- _ACTIVITY_
For the word "instances", find each line in the entries where it occurs and copy that line.
== == ==
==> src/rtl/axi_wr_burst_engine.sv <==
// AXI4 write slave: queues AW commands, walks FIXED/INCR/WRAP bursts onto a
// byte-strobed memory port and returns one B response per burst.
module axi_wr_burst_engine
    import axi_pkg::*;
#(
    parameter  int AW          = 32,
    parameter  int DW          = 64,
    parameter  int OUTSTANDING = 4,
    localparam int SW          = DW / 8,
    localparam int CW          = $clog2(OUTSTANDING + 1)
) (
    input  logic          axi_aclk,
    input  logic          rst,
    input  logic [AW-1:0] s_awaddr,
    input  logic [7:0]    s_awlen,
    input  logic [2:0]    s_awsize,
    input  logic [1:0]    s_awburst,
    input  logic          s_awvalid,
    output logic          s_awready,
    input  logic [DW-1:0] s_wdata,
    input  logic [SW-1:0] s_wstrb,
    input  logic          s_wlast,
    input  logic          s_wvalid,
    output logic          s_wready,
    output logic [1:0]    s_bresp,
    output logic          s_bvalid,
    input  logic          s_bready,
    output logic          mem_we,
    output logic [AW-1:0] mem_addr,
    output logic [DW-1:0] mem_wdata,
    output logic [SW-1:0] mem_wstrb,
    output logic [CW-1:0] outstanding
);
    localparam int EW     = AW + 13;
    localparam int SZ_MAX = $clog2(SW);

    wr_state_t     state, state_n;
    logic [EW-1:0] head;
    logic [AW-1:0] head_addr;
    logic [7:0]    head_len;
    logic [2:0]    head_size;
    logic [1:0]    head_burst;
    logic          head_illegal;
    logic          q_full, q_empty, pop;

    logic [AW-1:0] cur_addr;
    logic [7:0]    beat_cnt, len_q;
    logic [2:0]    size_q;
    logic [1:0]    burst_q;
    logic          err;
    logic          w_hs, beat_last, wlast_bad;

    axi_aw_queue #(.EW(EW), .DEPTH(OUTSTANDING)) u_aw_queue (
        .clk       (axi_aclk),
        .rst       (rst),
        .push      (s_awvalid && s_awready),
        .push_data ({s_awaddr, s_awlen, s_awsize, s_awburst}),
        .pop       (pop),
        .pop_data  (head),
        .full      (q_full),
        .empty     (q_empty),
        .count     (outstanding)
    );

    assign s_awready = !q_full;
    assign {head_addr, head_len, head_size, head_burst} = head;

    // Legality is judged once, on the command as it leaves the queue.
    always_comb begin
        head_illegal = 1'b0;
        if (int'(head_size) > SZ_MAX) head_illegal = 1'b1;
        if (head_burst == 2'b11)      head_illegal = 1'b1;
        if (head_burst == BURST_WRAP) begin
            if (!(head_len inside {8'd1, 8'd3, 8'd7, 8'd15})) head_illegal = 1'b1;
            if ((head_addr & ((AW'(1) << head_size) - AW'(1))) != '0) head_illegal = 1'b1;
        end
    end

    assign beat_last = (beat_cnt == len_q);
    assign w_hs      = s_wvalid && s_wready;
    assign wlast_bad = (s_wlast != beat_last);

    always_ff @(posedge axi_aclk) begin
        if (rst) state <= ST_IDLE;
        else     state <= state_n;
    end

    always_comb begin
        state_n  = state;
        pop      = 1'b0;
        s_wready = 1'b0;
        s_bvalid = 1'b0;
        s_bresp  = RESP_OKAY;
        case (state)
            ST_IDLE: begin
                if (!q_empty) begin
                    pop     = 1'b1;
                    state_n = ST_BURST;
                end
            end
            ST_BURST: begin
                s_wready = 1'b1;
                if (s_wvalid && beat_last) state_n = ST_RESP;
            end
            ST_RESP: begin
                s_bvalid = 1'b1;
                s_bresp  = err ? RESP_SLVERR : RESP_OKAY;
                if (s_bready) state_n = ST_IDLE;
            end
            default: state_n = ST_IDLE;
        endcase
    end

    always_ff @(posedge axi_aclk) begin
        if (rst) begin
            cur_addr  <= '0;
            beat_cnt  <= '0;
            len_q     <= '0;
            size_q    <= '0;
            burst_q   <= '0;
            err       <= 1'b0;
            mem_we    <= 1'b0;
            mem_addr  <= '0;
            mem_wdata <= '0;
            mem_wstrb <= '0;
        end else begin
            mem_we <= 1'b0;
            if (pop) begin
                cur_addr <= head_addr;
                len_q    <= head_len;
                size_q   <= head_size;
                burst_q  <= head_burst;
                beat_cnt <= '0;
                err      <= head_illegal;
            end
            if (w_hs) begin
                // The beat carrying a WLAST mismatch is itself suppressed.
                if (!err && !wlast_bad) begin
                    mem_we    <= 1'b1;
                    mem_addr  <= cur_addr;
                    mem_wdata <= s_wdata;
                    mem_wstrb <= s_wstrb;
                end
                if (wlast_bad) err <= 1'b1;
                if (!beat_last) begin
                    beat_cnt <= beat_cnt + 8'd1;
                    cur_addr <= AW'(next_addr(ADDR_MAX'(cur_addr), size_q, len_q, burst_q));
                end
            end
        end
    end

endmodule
== == ==
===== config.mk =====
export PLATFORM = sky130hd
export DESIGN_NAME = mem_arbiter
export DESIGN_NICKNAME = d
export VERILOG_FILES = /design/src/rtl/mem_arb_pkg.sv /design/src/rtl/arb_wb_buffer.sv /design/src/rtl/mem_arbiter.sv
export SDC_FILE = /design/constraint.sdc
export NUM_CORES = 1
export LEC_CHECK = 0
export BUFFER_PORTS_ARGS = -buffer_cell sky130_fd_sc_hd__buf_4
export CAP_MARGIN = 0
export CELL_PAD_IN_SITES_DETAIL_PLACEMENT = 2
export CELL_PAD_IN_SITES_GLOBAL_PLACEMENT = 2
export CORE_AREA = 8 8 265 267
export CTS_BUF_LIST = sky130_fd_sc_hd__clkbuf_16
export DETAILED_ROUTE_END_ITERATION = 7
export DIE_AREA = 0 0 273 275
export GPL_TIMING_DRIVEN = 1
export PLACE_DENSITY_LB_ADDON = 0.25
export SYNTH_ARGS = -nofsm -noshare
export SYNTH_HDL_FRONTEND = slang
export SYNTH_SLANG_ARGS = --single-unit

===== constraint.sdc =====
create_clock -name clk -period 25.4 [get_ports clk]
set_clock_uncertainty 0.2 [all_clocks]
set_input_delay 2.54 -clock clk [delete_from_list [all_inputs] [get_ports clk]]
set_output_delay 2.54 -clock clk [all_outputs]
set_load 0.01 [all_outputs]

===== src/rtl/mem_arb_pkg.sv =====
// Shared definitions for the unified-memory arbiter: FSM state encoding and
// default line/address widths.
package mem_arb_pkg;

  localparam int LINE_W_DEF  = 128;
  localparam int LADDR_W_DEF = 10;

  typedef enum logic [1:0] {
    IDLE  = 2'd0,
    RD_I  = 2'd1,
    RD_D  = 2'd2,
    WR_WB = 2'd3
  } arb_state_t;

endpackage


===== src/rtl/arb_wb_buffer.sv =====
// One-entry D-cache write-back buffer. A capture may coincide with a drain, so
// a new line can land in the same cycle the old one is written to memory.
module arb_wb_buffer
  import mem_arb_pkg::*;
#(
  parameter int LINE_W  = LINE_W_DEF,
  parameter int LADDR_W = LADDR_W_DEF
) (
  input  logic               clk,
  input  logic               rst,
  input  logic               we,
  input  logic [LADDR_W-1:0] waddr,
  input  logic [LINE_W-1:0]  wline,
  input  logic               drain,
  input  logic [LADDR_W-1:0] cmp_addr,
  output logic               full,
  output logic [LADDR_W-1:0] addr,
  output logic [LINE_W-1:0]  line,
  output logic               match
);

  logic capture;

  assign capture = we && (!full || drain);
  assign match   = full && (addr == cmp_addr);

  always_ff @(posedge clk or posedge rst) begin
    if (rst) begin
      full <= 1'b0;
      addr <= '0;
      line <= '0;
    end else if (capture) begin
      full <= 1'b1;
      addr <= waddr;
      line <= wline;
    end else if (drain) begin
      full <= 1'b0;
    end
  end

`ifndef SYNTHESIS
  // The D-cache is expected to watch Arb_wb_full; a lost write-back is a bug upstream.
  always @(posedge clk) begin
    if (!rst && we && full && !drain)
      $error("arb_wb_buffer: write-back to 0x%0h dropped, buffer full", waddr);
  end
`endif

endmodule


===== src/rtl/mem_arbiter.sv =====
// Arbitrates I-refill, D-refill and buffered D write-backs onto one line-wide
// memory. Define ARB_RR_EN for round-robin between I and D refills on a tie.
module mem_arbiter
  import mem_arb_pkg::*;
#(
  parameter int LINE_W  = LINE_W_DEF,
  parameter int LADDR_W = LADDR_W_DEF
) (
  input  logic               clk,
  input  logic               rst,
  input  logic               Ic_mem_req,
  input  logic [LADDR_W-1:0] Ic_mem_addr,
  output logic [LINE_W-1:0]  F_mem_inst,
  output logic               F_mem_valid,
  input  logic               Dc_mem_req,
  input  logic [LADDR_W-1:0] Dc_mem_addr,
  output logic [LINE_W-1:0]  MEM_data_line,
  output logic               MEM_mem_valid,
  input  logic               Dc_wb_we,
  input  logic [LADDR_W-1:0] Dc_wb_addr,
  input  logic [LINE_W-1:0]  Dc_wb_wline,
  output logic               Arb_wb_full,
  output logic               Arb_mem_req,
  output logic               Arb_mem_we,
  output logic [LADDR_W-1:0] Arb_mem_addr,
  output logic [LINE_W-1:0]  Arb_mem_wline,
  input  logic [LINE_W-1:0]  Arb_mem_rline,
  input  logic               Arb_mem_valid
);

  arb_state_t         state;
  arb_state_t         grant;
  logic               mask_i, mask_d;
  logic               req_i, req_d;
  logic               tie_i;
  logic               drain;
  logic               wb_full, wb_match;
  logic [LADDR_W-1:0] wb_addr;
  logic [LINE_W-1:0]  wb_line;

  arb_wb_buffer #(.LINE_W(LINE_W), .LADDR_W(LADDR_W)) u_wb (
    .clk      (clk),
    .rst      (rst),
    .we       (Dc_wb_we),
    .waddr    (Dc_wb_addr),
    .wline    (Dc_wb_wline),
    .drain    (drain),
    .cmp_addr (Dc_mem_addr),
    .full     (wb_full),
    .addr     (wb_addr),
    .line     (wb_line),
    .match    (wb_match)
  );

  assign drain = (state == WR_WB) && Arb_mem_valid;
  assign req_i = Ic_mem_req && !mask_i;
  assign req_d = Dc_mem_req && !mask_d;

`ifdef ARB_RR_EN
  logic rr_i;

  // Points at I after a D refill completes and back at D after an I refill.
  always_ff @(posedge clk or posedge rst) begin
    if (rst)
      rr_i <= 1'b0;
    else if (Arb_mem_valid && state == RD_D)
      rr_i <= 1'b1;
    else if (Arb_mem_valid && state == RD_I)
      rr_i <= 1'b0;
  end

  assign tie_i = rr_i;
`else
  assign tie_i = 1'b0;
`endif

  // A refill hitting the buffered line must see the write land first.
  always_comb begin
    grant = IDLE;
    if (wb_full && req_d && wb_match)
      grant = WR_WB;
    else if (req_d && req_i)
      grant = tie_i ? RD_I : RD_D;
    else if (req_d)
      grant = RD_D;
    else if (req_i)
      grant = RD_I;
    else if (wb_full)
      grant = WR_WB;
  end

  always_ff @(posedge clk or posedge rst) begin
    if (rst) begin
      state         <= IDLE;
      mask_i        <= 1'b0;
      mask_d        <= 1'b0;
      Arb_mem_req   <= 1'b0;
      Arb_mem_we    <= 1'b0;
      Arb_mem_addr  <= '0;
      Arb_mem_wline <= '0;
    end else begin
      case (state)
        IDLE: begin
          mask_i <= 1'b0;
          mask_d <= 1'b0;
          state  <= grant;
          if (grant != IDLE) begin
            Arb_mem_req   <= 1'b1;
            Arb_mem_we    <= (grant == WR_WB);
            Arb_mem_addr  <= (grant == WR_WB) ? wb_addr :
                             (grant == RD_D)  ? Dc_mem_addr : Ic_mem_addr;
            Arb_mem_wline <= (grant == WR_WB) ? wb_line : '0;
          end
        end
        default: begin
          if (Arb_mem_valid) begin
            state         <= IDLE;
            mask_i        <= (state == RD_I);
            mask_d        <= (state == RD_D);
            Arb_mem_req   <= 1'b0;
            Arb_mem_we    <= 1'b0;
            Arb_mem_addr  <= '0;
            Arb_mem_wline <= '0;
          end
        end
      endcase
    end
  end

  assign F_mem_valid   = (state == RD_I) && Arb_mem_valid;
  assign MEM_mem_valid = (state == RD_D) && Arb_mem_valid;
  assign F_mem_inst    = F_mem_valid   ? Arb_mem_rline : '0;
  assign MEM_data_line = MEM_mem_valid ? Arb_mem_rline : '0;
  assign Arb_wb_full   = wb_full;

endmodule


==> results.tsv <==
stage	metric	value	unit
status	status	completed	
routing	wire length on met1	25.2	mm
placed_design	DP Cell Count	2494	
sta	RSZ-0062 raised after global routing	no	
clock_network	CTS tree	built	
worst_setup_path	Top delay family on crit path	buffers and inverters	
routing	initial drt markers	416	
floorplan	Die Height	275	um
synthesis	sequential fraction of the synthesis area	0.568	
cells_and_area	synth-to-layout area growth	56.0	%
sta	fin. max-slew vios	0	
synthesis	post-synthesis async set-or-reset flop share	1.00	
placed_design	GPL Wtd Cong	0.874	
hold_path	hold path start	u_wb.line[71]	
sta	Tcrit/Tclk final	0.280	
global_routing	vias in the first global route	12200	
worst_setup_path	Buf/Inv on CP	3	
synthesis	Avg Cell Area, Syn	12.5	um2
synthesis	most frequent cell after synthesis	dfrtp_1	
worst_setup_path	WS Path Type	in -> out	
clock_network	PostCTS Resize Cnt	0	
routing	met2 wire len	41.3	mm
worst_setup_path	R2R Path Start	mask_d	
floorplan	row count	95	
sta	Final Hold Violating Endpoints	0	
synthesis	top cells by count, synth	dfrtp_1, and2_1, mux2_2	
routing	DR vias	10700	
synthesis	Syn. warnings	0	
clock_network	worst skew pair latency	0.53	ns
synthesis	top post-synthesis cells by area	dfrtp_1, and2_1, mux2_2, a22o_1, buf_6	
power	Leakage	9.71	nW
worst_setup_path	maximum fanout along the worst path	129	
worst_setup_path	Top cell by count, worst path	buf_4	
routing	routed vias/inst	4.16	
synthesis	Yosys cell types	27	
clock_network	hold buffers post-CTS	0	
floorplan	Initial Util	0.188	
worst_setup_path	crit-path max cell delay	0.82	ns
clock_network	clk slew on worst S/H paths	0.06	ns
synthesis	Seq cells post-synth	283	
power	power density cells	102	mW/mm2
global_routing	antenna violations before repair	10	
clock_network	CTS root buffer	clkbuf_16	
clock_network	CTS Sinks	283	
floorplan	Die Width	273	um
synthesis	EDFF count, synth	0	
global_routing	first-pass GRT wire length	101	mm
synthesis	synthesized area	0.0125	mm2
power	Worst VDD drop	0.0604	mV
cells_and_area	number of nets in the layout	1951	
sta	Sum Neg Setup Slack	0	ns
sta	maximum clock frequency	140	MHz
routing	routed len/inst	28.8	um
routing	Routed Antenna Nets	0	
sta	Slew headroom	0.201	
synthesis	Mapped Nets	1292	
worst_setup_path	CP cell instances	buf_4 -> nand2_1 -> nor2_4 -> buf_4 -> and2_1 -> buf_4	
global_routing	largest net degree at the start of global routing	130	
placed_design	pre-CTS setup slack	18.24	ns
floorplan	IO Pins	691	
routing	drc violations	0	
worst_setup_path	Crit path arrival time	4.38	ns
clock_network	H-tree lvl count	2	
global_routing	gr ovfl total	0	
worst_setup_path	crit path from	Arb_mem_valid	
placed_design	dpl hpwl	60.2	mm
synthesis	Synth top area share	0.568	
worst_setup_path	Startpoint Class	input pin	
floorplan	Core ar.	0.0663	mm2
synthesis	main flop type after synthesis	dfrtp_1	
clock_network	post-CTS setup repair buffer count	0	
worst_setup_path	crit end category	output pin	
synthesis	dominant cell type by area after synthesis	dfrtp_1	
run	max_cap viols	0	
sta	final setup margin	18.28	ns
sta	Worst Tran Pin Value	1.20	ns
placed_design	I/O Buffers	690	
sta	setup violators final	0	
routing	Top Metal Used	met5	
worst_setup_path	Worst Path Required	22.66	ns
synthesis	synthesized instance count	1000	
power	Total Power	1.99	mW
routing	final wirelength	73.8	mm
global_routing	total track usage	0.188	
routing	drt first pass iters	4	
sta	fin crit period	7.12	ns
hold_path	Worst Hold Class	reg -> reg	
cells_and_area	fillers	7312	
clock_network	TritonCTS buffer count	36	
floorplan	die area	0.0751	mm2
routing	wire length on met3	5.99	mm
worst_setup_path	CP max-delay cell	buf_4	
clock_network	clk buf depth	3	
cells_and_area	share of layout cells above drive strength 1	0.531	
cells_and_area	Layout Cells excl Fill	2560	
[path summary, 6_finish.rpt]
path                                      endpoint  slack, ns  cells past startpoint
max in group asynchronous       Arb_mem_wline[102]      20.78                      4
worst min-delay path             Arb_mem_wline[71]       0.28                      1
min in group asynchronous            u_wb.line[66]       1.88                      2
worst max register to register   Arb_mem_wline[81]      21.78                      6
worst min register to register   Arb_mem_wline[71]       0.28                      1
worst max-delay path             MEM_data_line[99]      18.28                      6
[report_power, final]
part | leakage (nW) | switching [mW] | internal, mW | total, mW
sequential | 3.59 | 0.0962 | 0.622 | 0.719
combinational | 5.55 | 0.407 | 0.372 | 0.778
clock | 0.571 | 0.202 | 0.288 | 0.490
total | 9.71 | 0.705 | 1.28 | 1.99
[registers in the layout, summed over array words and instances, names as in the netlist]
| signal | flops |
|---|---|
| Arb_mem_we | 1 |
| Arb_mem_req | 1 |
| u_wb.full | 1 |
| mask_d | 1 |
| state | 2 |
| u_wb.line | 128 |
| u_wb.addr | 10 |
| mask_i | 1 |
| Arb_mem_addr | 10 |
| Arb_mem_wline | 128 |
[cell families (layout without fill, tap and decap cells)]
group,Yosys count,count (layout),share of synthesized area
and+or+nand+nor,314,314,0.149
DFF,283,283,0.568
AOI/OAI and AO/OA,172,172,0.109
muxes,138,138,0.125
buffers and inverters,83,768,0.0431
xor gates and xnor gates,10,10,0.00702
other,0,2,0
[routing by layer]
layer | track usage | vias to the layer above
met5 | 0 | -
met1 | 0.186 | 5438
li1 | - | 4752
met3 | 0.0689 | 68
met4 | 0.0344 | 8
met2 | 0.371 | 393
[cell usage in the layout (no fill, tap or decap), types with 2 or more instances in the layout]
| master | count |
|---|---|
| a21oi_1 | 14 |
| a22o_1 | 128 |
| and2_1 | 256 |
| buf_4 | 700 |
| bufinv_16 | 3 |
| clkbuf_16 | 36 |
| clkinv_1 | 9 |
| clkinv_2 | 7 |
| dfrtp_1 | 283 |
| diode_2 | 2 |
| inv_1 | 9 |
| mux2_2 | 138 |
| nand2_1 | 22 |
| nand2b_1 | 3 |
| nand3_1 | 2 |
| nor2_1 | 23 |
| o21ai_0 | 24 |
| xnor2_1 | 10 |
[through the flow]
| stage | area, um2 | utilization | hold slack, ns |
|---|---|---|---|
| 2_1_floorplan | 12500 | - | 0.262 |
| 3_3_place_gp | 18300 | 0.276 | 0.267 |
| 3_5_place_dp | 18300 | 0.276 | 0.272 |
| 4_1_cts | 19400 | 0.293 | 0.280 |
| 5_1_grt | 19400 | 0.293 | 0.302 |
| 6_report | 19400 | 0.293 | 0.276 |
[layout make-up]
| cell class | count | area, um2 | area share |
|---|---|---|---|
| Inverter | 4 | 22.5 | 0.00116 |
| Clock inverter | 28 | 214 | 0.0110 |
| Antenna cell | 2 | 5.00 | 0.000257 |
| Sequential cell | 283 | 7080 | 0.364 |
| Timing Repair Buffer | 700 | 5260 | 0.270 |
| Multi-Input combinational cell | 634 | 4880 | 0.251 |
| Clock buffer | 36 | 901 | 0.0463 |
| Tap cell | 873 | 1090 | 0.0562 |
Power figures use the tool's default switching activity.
== == ==
- _SOLUTION FOR THIS PROBLEM_
worst_setup_path	CP cell instances	buf_4 -> nand2_1 -> nor2_4 -> buf_4 -> and2_1 -> buf_4	
[registers in the layout, summed over array words and instances, names as in the netlist]
[cell usage in the layout (no fill, tap or decap), types with 2 or more instances in the layout]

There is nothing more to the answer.